Since the committee votes on each were unanimous, they were placed on the consent agenda to be presented to the full board for a vote. Items on the committee consent agendas rarely allow for discussion before the full board prior to the vote.
First in the door at the NPU board meeting Tuesday night were developer R. Winston Smith and his attorney Douglas Dillard, who originally had sought to rezone the property at 0 and 721 Longleaf Drive to allow the building of 13 townhomes at the corner of Longleaf and Phipps Boulevard.
Smith, Dillard and the rest of the development team were told at the February meeting of the NPU Zoning Committee that the committee and the neighborhood would not accept 13 townhomes on the property, which is less than an acre. The neighborhood wanted no more than eight townhome units, but the committee said it might consider a compromise.
The applicant returned to the meeting on March 27, with a proposal for 11 townhomes, each 25 feet wide and with at least 3,000 square feet more open space and green space at Longleaf and Phipps Boulevard.
|Attorney Doug Dillard discussing Longleaf townhome plan|
with the NPU-B Zoning Committee in February.
The second development group to arrive at Tuesday’s full board meeting included Jeff Fuqua, Heather Correa and attorney Stephen Rothman, of Wilson Brock & Irby LLC, who had represented The Sembler Co. on March 27 in another ill-fated bid to get the NPU’s approval of a land use amendment to the 2011 Atlanta Comprehensive Development Plan for a commercial mixed-use development off Piedmont Road in the Lindbergh area.

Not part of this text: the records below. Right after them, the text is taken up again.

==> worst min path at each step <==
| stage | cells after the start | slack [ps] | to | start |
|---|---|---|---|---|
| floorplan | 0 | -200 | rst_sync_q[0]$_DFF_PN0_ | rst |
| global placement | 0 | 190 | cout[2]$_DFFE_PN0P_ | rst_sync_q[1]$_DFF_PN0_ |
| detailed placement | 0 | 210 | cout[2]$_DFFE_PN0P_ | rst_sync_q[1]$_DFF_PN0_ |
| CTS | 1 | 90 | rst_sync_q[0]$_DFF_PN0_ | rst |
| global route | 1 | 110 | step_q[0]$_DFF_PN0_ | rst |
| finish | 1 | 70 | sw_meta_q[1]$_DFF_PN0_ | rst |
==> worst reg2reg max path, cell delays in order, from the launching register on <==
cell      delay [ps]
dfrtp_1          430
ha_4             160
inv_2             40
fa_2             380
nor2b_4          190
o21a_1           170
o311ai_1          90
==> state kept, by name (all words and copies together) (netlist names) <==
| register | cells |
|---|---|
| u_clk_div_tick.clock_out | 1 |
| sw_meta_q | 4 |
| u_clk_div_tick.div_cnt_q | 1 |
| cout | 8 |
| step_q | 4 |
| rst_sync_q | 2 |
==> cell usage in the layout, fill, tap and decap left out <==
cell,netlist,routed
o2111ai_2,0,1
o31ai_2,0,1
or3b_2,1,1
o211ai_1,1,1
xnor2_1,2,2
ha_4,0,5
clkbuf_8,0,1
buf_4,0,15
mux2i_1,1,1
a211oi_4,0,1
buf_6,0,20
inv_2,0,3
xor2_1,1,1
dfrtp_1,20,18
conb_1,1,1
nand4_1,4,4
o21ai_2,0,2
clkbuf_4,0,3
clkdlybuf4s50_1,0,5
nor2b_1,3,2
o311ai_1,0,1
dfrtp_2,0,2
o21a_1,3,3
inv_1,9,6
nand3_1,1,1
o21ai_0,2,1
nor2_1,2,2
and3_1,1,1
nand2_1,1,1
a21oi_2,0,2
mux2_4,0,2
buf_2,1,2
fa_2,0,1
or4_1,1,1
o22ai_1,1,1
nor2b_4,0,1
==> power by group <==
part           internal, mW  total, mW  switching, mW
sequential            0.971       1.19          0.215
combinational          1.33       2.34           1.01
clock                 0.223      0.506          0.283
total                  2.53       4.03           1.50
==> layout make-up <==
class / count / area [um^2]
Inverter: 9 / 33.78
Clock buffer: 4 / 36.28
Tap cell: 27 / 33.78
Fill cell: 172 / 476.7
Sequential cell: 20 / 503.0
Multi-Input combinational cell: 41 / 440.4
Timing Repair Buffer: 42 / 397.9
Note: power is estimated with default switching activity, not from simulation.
### src/rtl/level_judge_if.sv
// Bus between the level sequencer (master) and the level judge (slave).
// The master drives start/levelComplete/difference and observes the
// judge's verdict pulses and session status.
interface level_judge_if #(
    parameter int DIFF_W  = 5,
    parameter int LEVEL_W = 4,
    parameter int LIVES_W = 2
);
    logic               start;
    logic               levelComplete;
    logic [DIFF_W-1:0]  difference;
    logic               incLevel;
    logic               miss;
    logic               lose;
    logic               win;
    logic               playing;
    logic [LEVEL_W-1:0] level;
    logic [LIVES_W-1:0] livesLeft;
    logic [DIFF_W-1:0]  tolerance;
    logic               bonusLife;

    modport master (
        output start, levelComplete, difference,
        input  incLevel, miss, lose, win, playing, level, livesLeft,
               tolerance, bonusLife
    );

    modport slave (
        input  start, levelComplete, difference,
        output incLevel, miss, lose, win, playing, level, livesLeft,
               tolerance, bonusLife
    );
endinterface
`src/rtl/video_timing.sv`:
```
// Runtime-reprogrammable video timing generator: pixel/line counters, syncs, DE, strobes.
// Define VIDEO_TIMING_RUNTIME_EN to enable the cfg_* shadow registers; otherwise timing is fixed.
module video_timing #(
    parameter int unsigned CORDW  = 11,
    parameter int unsigned FRAMEW = 16,
    parameter int unsigned HA_END = 1279,
    parameter int unsigned HS_STA = 1287,
    parameter int unsigned HS_END = 1319,
    parameter int unsigned LINE   = 1359,
    parameter int unsigned VA_END = 719,
    parameter int unsigned VS_STA = 726,
    parameter int unsigned VS_END = 734,
    parameter int unsigned SCREEN = 740,
    parameter bit          HS_POL = 1'b0,
    parameter bit          VS_POL = 1'b0
) (
    input  logic              clk_pix,
    input  logic              rst_pix_n,
    input  logic [CORDW-1:0]  cfg_ha_end,
    input  logic [CORDW-1:0]  cfg_hs_sta,
    input  logic [CORDW-1:0]  cfg_hs_end,
    input  logic [CORDW-1:0]  cfg_line,
    input  logic [CORDW-1:0]  cfg_va_end,
    input  logic [CORDW-1:0]  cfg_vs_sta,
    input  logic [CORDW-1:0]  cfg_vs_end,
    input  logic [CORDW-1:0]  cfg_screen,
    input  logic              cfg_hs_pol,
    input  logic              cfg_vs_pol,
    input  logic              cfg_load,
    output logic              cfg_busy,
    input  logic [CORDW-1:0]  irq_line,
    output logic [CORDW-1:0]  sx,
    output logic [CORDW-1:0]  sy,
    output logic              hsync,
    output logic              vsync,
    output logic              de,
    output logic              frame_start,
    output logic              line_start,
    output logic              line_irq,
    output logic [FRAMEW-1:0] frame_cnt
);

    typedef struct packed {
        logic [CORDW-1:0] ha_end;
        logic [CORDW-1:0] hs_sta;
        logic [CORDW-1:0] hs_end;
        logic [CORDW-1:0] line;
        logic [CORDW-1:0] va_end;
        logic [CORDW-1:0] vs_sta;
        logic [CORDW-1:0] vs_end;
        logic [CORDW-1:0] screen;
        logic             hs_pol;
        logic             vs_pol;
    } timing_t;

    localparam timing_t DEFAULTS = '{
        ha_end: CORDW'(HA_END),
        hs_sta: CORDW'(HS_STA),
        hs_end: CORDW'(HS_END),
        line:   CORDW'(LINE),
        va_end: CORDW'(VA_END),
        vs_sta: CORDW'(VS_STA),
        vs_end: CORDW'(VS_END),
        screen: CORDW'(SCREEN),
        hs_pol: HS_POL,
        vs_pol: VS_POL
    };

    timing_t          w_act;
    timing_t          w_nxt;
    logic             w_last_x;
    logic             w_last_y;
    logic             w_frame_next;
    logic [CORDW-1:0] w_nx;
    logic [CORDW-1:0] w_ny;

    logic [CORDW-1:0]  r_sx;
    logic [CORDW-1:0]  r_sy;
    logic              r_hsync;
    logic              r_vsync;
    logic              r_de;
    logic              r_frame_start;
    logic              r_line_start;
    logic              r_line_irq;
    logic [FRAMEW-1:0] r_frame_cnt;
    logic              r_started;

`ifdef VIDEO_TIMING_RUNTIME_EN
    timing_t r_pend;
    timing_t r_act;
    timing_t w_cfg;
    logic    r_busy;

    assign w_cfg = '{
        ha_end: cfg_ha_end, hs_sta: cfg_hs_sta, hs_end: cfg_hs_end, line: cfg_line,
        va_end: cfg_va_end, vs_sta: cfg_vs_sta, vs_end: cfg_vs_end, screen: cfg_screen,
        hs_pol: cfg_hs_pol, vs_pol: cfg_vs_pol
    };

    // A load coincident with the frame wrap still applies the older pending set first.
    always_ff @(posedge clk_pix or negedge rst_pix_n) begin
        if (!rst_pix_n) begin
            r_pend <= DEFAULTS;
            r_act  <= DEFAULTS;
            r_busy <= 1'b0;
        end else begin
            if (w_frame_next && r_busy) begin
                r_act <= r_pend;
            end
            if (cfg_load) begin
                r_pend <= w_cfg;
                r_busy <= 1'b1;
            end else if (w_frame_next) begin
                r_busy <= 1'b0;
            end
        end
    end

    assign w_act    = r_act;
    assign w_nxt    = (w_frame_next && r_busy) ? r_pend : r_act;
    assign cfg_busy = r_busy;
`else
    logic w_unused;

    assign w_unused = ^{cfg_ha_end, cfg_hs_sta, cfg_hs_end, cfg_line, cfg_va_end, cfg_vs_sta,
                        cfg_vs_end, cfg_screen, cfg_hs_pol, cfg_vs_pol, cfg_load};
    assign w_act    = DEFAULTS;
    assign w_nxt    = DEFAULTS;
    assign cfg_busy = 1'b0;
`endif

    // Wrap uses the current set; decode of the next pixel uses the set that will govern it.
    always_comb begin
        w_last_x     = (r_sx == w_act.line);
        w_last_y     = (r_sy == w_act.screen);
        w_frame_next = w_last_x && w_last_y;
        w_nx         = w_last_x ? '0 : r_sx + CORDW'(1);
        w_ny         = r_sy;
        if (w_last_x) begin
            w_ny = w_last_y ? '0 : r_sy + CORDW'(1);
        end
    end

    always_ff @(posedge clk_pix or negedge rst_pix_n) begin
        if (!rst_pix_n) begin
            r_sx          <= DEFAULTS.line;
            r_sy          <= DEFAULTS.screen;
            r_hsync       <= ~DEFAULTS.hs_pol;
            r_vsync       <= ~DEFAULTS.vs_pol;
            r_de          <= 1'b0;
            r_frame_start <= 1'b0;
            r_line_start  <= 1'b0;
            r_line_irq    <= 1'b0;
            r_frame_cnt   <= '0;
            r_started     <= 1'b0;
        end else begin
            r_sx          <= w_nx;
            r_sy          <= w_ny;
            r_de          <= (w_nx <= w_nxt.ha_end) && (w_ny <= w_nxt.va_end);
            r_hsync       <= ((w_nx >= w_nxt.hs_sta) && (w_nx < w_nxt.hs_end)) ?
                             w_nxt.hs_pol : ~w_nxt.hs_pol;
            r_vsync       <= ((w_ny >= w_nxt.vs_sta) && (w_ny < w_nxt.vs_end)) ?
                             w_nxt.vs_pol : ~w_nxt.vs_pol;
            r_frame_start <= w_frame_next;
            r_line_start  <= w_last_x;
            r_line_irq    <= w_last_x && (w_ny == irq_line);
            if (w_frame_next) begin
                r_started <= 1'b1;
                if (r_started) begin
                    r_frame_cnt <= r_frame_cnt + FRAMEW'(1);
                end
            end
        end
    end

    assign sx          = r_sx;
    assign sy          = r_sy;
    assign hsync       = r_hsync;
    assign vsync       = r_vsync;
    assign de          = r_de;
    assign frame_start = r_frame_start;
    assign line_start  = r_line_start;
    assign line_irq    = r_line_irq;
    assign frame_cnt   = r_frame_cnt;

endmodule
```
`config.mk`:
```
export PLATFORM = sky130hd
export DESIGN_NAME = video_timing
export DESIGN_NICKNAME = d
export VERILOG_FILES = /design/src/rtl/video_timing.sv
export SDC_FILE = /design/constraint.sdc
export NUM_CORES = 1
export LEC_CHECK = 0
export BUFFER_PORTS_ARGS = -buffer_cell sky130_fd_sc_hd__buf_2
export CAP_MARGIN = 20
export CORE_UTILIZATION = 30
export CTS_BUF_LIST = sky130_fd_sc_hd__clkbuf_8
export DETAILED_ROUTE_END_ITERATION = 10
export PLACE_DENSITY_LB_ADDON = 0.2
export SYNTH_ARGS = -nofsm -noshare
export SYNTH_HDL_FRONTEND = slang
export SYNTH_SLANG_ARGS = --single-unit
```
`constraint.sdc`:
```
create_clock -name clk_pix -period 2.25 [get_ports clk_pix]
set_input_delay 0.675 -clock clk_pix [delete_from_list [all_inputs] [get_ports clk_pix]]
set_output_delay 0.675 -clock clk_pix [all_outputs]
set_load 0.02 [all_outputs]
```
==> results_dict.tcl <==
set metrics [dict create \
    finClkSkew_ns 0.0110 \
    drt_iter0_drc 80 \
    numClockSinks 45 \
    p_sw_frac 0.234 \
    core_area_mm2 0.00876 \
    clockBufferDepth 2 \
    multi_input_area_mm2 0.00164 \
    syn_nets 384 \
    seq_area_frac_synth 0.419 \
    place.gp.congestion 0.833 \
    place_area_mm2 0.00353 \
    power.switching_mw 0.319 \
    overflow 0 \
    synth-main-ff-cell "dfrtp_1" \
    yosysTopAreaCell "dfrtp_1" \
    setup_viol 0 \
    combPwrFrac 0.043 \
    routedWlPerCell_um 14.6 \
    required_ns 2.45 \
    synth.area.top_cells "dfrtp_1, dfstp_2, xor2_1" \
    finalHoldViolCount 0 \
    start_util 0.312 \
    area_growth_pct 41.4 \
    status "finished, final reports clean" \
    fillCellCount 885 \
    place_hpwl_mm 5.52 \
    ys.warnings.count 0 \
    cts_tree "built" \
    fin_cells 501 \
    start_kind "register" \
    layout_commonest_cell "buf_4" \
    antenna_found_initial 0 \
    final_cell_mix "buf_4, buf_2, dfrtp_1" \
    fmax_mhz 449 \
    crit_arrival_ns 2.42 \
    syn_inst 275 \
    synth_top_area_share 0.284 \
    critPathMaxFanout 6 \
    ioPinCount 149 \
    numCtsBuffers 5 \
    via_per_inst 4.97 \
    synth_seq_cells 45 \
    placed_cells 484 \
    cts_root_buf "clkbuf_8" \
    rsz0062_at_grt "yes" \
    synth_edf_count 0 \
    ys_types 61 \
    fin_area_mm2 0.00386 \
    insertion_delay_ns 0.30 \
    whs_ns 0.327 \
    ant_nets 0 \
    antenna_cells 0 \
    synth_area_per_cell_um2 9.93 \
    clk_pin_slew_ns 0.09 \
    layout.nets 501 \
    report.final.slew_viol_count 0 \
    drt_pre_antenna_iters 4 \
    drcViolationCount 0 \
    io_buffers 56 \
    drive_above_1_share 0.476 \
    hp-class "in -> async" \
    fp.dieH_um 97.4 \
    critical_path_class "reg -> reg" \
    end_kind "register" \
    seq_power_share 0.593 \
    fin_setup_tns_ns 0 \
    synthArstFlopShare 1.00 \
    syn-cell-area_mm2 0.00273 \
    p_int_mw 1.05 \
    clockPowerShare 0.364 \
    gr-usage-all-layers 0.156 \
    grt_pass1_vias 2331 \
    seqCellArea_mm2 0.00114 \
    rows 34 \
    leakage_nw 1.81 \
    peakVddDrop_uv 191 \
    maxCapViolations 0 \
    ctsHtreeMaxLevel 2 \
    via_count 2488 \
    grt_max_degree 27 \
    period_share 0.991 \
    power.density_mw_per_mm2 354 \
    routed_wl_mm 7.33 \
    period_minus_slack_ns 2.23 \
    dieWidth_um 97.4 \
    dieArea_mm2 0.00949 \
    grt_pass1_wl_mm 11.9 \
]
[sequential cells by signal, summed over array words and instances, names as in the netlist]
name and count:
frame_cnt 16, sx 11, sy 11, de 1
frame_start 1, hsync 1, line_irq 1, line_start 1
r_started 1, vsync 1
[critical path, cell delays in order, from the launching register on]
cell and delay (ns):
dfstp_2 0.57, ha_4 0.16, and3_4 0.22, nand3_4 0.13, or4_4 0.54, buf_4 0.15
a21oi_2 0.13, nor3b_2 0.07, nor4b_2 0.16
[synth_stat cells (4+ instances only)]
cell type,n
nand3_1,16
buf_4,5
nor2_1,19
or4_1,4
nand2_1,22
inv_1,11
mux2i_1,4
o21ai_0,8
ha_1,5
xor2_1,15
dfstp_2,14
and3_1,4
xnor2_1,14
a21oi_1,7
nor4_1,6
nor3_1,9
nand4_1,15
dfrtp_1,31
[area by class of cell]
class                   instances  area share
inverters                      11      0.0107
flip-flops and latches         45       0.297
repair buffers                122       0.210
clock buffers                   5      0.0178
well taps                     108      0.0350
multi-input cells             207       0.426
clock inverters                 3     0.00389
[final timing paths]
path | slack [ns] | cells after the start | end | startpoint
worst min-delay path | 0.33 | 1 | line_irq$_DFF_PN0_ | rst_pix_n
max in group asynchronous | 1.33 | 2 | sx[8]$_DFF_PN1_ | rst_pix_n
worst max register to register | 0.02 | 8 | line_irq$_DFF_PN0_ | sx[1]$_DFF_PN1_
worst min register to register | 0.47 | 1 | frame_cnt[15]$_DFFE_PN0P_ | frame_cnt[15]$_DFFE_PN0P_
worst max-delay path | 0.02 | 8 | line_irq$_DFF_PN0_ | sx[1]$_DFF_PN1_
min in group clk_pix | 0.47 | 1 | frame_cnt[15]$_DFFE_PN0P_ | frame_cnt[15]$_DFFE_PN0P_
[cell families (layout without fill, tap and decap cells)]
kind of cell               after synthesis  after routing  share of synthesized area
other                                    1              1                    0.00137
xor gates and xnor gates                32             32                      0.115
AOI/OAI and AO/OA                       34             34                     0.0866
DFF                                     45             45                      0.419
adders and majority gates                5              5                     0.0229
buffers and inverters                   23            141                     0.0435
and+or+nand+nor                        129            129                      0.288
muxes                                    6              6                     0.0229
[through the flow]
step	util	worst slack, ns	power, mW
floorplan	-	-0.0506	0.843
global route	0.440	-0.0955	1.44
finish	0.440	0.0208	1.37
global placement	0.403	-0.108	0.884
CTS	0.426	-0.0347	1.40
detailed placement	0.403	-0.0930	0.884
[power by group through the flow]
| stage | logic [mW] | registers, mW | clock network, mW |
|---|---|---|---|
| after floorplan | 0.0180 | 0.825 | 0 |
| after global placement | 0.0592 | 0.824 | 0 |
| after detailed placement | 0.0596 | 0.824 | 0 |
| after CTS | 0.0607 | 0.810 | 0.526 |
| after global routing | 0.0665 | 0.810 | 0.560 |
| final | 0.0593 | 0.809 | 0.497 |
[repair_timing]
action / in CTS / in global routing
hold buffers: 0 / 0
pin swaps: 6 / 13
setup endpoints to repair: 6 / 7
gates resized for setup: 18 / 13
setup buffers: 2 / 7
[routing by layer]
| metal | wire [µm] | up-vias | track usage |
|---|---|---|---|
| met3 | 287 | 5 | 0.0309 |
| met5 | 0 | - | 0 |
| li1 | - | 1225 | - |
| met4 | 68 | 0 | 0.0396 |
| met2 | 3460 | 48 | 0.248 |
| met1 | 3520 | 1210 | 0.218 |
No activity file was read; power rests on OpenSTA's default activity.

|Heather Correa and Jeff Fuqua representing The Sembler Co.|
at the March 27 Development & Transportation Committee
meeting regarding the Lindbergh area CDP application.
The sticking point has been that Sembler first talked about putting a food supermarket in the development, which the NPU believes is needed in that location. However, the plan was later changed to a “big box” Wal-Mart super store containing a food market. The NPU has rejected the big box concept from the beginning.
|NPU-B committee members Bob Connelly, Cory Tibbs (center) and NPU|
chair Sally Silver discuss the Sembler proposal at the March 27 meeting.
Andrea Bennett, chair of the Development & Transportation Committee movedat that March 27 meeting to deny the requested CDP changes and the motion was again passed by her committee with a unanimous vote. Members of the Zoning Committee also were permitted to vote on the issue if they desired at the time and they voted 6 in favor of the motion, 2 against and 1 abstention.
|Andrea Bennett, chair of the Development &|
Transportation Committee urges denial.
One striking aspect of the presence by Sembler at both meetings was that Jeff Fuqua, the 24-year veteran developer of The Sembler Co. in the Atlanta market and Heather Correa, were actively involved in the presentation. It had been announced just the day before the Zoning Committee meeting that both Fuqua and Correa had left Sembler to form Fuqua Development Company.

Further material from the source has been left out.